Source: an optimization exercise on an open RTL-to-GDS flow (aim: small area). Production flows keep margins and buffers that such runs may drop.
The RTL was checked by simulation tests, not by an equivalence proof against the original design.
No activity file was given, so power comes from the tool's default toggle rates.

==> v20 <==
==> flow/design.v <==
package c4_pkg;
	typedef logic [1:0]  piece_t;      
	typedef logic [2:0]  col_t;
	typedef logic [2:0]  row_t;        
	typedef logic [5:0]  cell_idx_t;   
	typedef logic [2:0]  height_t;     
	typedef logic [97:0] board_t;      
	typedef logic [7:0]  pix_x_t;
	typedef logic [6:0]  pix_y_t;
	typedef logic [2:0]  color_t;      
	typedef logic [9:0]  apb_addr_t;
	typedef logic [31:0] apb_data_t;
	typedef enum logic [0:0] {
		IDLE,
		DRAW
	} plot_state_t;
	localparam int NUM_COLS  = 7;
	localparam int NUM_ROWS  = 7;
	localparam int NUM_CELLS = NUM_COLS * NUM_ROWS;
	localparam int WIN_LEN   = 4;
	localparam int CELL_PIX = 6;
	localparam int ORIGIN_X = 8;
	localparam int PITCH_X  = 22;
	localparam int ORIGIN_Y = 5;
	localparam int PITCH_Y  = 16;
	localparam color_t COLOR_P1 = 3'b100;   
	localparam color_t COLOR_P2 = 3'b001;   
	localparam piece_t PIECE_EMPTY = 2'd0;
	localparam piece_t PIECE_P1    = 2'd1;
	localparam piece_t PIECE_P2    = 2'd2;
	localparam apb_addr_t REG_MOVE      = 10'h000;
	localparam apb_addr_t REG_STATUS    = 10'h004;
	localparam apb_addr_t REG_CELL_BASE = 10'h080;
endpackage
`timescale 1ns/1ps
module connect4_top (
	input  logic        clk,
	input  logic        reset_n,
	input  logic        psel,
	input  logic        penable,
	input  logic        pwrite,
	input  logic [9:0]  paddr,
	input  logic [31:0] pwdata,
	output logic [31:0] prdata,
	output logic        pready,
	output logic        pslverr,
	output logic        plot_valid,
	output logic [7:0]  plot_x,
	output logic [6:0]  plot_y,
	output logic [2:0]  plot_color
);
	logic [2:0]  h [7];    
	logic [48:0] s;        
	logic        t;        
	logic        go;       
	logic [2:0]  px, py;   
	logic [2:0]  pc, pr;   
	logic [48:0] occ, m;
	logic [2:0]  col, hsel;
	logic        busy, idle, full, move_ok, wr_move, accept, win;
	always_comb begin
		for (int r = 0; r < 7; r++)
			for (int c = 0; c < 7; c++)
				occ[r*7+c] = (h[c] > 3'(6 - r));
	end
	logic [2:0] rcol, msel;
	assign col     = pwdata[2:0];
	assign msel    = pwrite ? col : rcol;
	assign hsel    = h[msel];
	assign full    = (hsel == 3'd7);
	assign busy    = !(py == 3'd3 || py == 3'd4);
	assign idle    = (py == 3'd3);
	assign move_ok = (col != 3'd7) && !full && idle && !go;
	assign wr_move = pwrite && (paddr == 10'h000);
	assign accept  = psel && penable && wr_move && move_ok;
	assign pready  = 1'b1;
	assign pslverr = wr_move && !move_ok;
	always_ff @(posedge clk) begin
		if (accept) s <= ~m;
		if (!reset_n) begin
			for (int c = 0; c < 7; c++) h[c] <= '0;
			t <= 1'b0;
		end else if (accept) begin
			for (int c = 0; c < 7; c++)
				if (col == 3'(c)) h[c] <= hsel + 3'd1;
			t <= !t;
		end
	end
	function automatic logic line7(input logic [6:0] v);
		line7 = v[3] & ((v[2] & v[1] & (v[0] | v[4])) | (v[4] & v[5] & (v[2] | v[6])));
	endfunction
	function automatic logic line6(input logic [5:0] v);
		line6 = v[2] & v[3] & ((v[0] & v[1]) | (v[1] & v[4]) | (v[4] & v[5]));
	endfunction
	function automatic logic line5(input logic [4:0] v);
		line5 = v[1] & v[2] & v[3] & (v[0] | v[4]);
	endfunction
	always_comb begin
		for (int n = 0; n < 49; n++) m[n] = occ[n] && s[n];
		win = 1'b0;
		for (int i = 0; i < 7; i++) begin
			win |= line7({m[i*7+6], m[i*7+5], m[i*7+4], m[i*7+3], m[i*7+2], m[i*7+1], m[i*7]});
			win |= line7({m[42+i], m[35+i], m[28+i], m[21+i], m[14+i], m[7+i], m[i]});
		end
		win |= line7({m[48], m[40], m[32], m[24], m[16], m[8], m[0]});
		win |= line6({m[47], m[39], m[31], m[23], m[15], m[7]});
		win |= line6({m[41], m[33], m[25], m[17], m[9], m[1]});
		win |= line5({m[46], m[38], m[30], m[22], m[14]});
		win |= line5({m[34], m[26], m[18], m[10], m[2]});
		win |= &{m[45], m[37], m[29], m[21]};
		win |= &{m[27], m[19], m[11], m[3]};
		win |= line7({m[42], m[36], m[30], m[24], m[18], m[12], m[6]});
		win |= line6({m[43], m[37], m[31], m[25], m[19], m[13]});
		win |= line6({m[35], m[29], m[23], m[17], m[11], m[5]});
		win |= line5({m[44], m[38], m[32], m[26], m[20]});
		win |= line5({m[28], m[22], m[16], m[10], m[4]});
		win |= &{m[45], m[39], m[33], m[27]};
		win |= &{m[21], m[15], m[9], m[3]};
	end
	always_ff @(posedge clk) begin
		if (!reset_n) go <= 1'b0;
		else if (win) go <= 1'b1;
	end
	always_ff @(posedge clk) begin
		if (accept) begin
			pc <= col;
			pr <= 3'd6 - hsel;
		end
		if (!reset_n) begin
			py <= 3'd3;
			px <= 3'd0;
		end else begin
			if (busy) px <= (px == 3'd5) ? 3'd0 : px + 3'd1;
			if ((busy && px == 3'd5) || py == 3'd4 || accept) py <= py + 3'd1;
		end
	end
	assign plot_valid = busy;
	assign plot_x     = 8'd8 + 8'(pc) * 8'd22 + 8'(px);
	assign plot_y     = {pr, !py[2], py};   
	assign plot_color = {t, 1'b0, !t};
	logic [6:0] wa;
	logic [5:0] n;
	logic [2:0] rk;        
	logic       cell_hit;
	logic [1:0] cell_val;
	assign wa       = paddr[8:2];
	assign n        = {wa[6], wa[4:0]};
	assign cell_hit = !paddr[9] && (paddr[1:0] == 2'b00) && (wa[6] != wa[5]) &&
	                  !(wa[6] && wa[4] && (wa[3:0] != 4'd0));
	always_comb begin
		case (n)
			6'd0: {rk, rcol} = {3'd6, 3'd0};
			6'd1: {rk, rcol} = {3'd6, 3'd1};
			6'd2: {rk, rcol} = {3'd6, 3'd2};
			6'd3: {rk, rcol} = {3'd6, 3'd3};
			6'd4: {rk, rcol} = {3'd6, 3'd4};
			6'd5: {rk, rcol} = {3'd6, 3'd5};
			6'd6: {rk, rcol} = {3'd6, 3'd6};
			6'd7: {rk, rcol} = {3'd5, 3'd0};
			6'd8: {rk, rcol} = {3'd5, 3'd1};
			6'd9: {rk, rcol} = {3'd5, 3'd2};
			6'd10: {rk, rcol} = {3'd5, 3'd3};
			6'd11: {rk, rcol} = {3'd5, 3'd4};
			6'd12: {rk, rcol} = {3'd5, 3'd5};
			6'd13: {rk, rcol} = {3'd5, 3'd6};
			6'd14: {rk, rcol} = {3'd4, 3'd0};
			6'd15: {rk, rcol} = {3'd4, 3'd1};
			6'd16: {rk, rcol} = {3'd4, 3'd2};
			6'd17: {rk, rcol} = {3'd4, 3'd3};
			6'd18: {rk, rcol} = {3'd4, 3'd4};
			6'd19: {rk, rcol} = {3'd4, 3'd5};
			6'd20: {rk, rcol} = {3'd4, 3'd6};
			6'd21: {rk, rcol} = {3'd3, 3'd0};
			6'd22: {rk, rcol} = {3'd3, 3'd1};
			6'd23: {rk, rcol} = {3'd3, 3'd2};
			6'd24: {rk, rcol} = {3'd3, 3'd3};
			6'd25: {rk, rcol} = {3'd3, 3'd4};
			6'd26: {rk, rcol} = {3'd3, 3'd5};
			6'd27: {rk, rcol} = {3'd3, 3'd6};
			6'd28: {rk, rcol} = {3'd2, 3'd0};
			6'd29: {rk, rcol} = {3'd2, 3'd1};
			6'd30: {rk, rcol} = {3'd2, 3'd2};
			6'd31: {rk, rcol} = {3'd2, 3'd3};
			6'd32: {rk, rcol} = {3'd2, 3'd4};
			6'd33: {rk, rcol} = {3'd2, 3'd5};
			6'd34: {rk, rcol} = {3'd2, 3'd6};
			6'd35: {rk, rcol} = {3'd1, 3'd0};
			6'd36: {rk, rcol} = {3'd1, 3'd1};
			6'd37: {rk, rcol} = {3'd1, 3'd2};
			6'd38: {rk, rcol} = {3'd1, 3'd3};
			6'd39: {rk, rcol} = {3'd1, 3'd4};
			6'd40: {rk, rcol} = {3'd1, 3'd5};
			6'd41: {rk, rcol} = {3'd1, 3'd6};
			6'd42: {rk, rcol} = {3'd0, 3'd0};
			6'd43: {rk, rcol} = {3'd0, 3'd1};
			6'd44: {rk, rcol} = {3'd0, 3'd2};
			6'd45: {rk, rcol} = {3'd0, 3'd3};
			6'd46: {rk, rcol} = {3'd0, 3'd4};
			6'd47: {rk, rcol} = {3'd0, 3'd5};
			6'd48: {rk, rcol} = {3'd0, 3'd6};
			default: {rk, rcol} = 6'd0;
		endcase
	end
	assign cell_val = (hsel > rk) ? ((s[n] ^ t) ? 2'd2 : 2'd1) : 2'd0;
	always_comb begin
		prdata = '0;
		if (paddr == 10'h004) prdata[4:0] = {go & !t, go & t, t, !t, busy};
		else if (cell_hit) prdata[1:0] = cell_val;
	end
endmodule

-- -- --

- _Exercise_: Your answer must be the lines from the first line of the records through the line containing "output logic [7:0]", copied exactly.

- _Output of the exercise_:
Source: an optimization exercise on an open RTL-to-GDS flow (aim: small area). Production flows keep margins and buffers that such runs may drop.
The RTL was checked by simulation tests, not by an equivalence proof against the original design.
No activity file was given, so power comes from the tool's default toggle rates.

==> v20 <==
==> flow/design.v <==
package c4_pkg;
	typedef logic [1:0]  piece_t;      
	typedef logic [2:0]  col_t;
	typedef logic [2:0]  row_t;        
	typedef logic [5:0]  cell_idx_t;   
	typedef logic [2:0]  height_t;     
	typedef logic [97:0] board_t;      
	typedef logic [7:0]  pix_x_t;
	typedef logic [6:0]  pix_y_t;
	typedef logic [2:0]  color_t;      
	typedef logic [9:0]  apb_addr_t;
	typedef logic [31:0] apb_data_t;
	typedef enum logic [0:0] {
		IDLE,
		DRAW
	} plot_state_t;
	localparam int NUM_COLS  = 7;
	localparam int NUM_ROWS  = 7;
	localparam int NUM_CELLS = NUM_COLS * NUM_ROWS;
	localparam int WIN_LEN   = 4;
	localparam int CELL_PIX = 6;
	localparam int ORIGIN_X = 8;
	localparam int PITCH_X  = 22;
	localparam int ORIGIN_Y = 5;
	localparam int PITCH_Y  = 16;
	localparam color_t COLOR_P1 = 3'b100;   
	localparam color_t COLOR_P2 = 3'b001;   
	localparam piece_t PIECE_EMPTY = 2'd0;
	localparam piece_t PIECE_P1    = 2'd1;
	localparam piece_t PIECE_P2    = 2'd2;
	localparam apb_addr_t REG_MOVE      = 10'h000;
	localparam apb_addr_t REG_STATUS    = 10'h004;
	localparam apb_addr_t REG_CELL_BASE = 10'h080;
endpackage
`timescale 1ns/1ps
module connect4_top (
	input  logic        clk,
	input  logic        reset_n,
	input  logic        psel,
	input  logic        penable,
	input  logic        pwrite,
	input  logic [9:0]  paddr,
	input  logic [31:0] pwdata,
	output logic [31:0] prdata,
	output logic        pready,
	output logic        pslverr,
	output logic        plot_valid,
	output logic [7:0]  plot_x,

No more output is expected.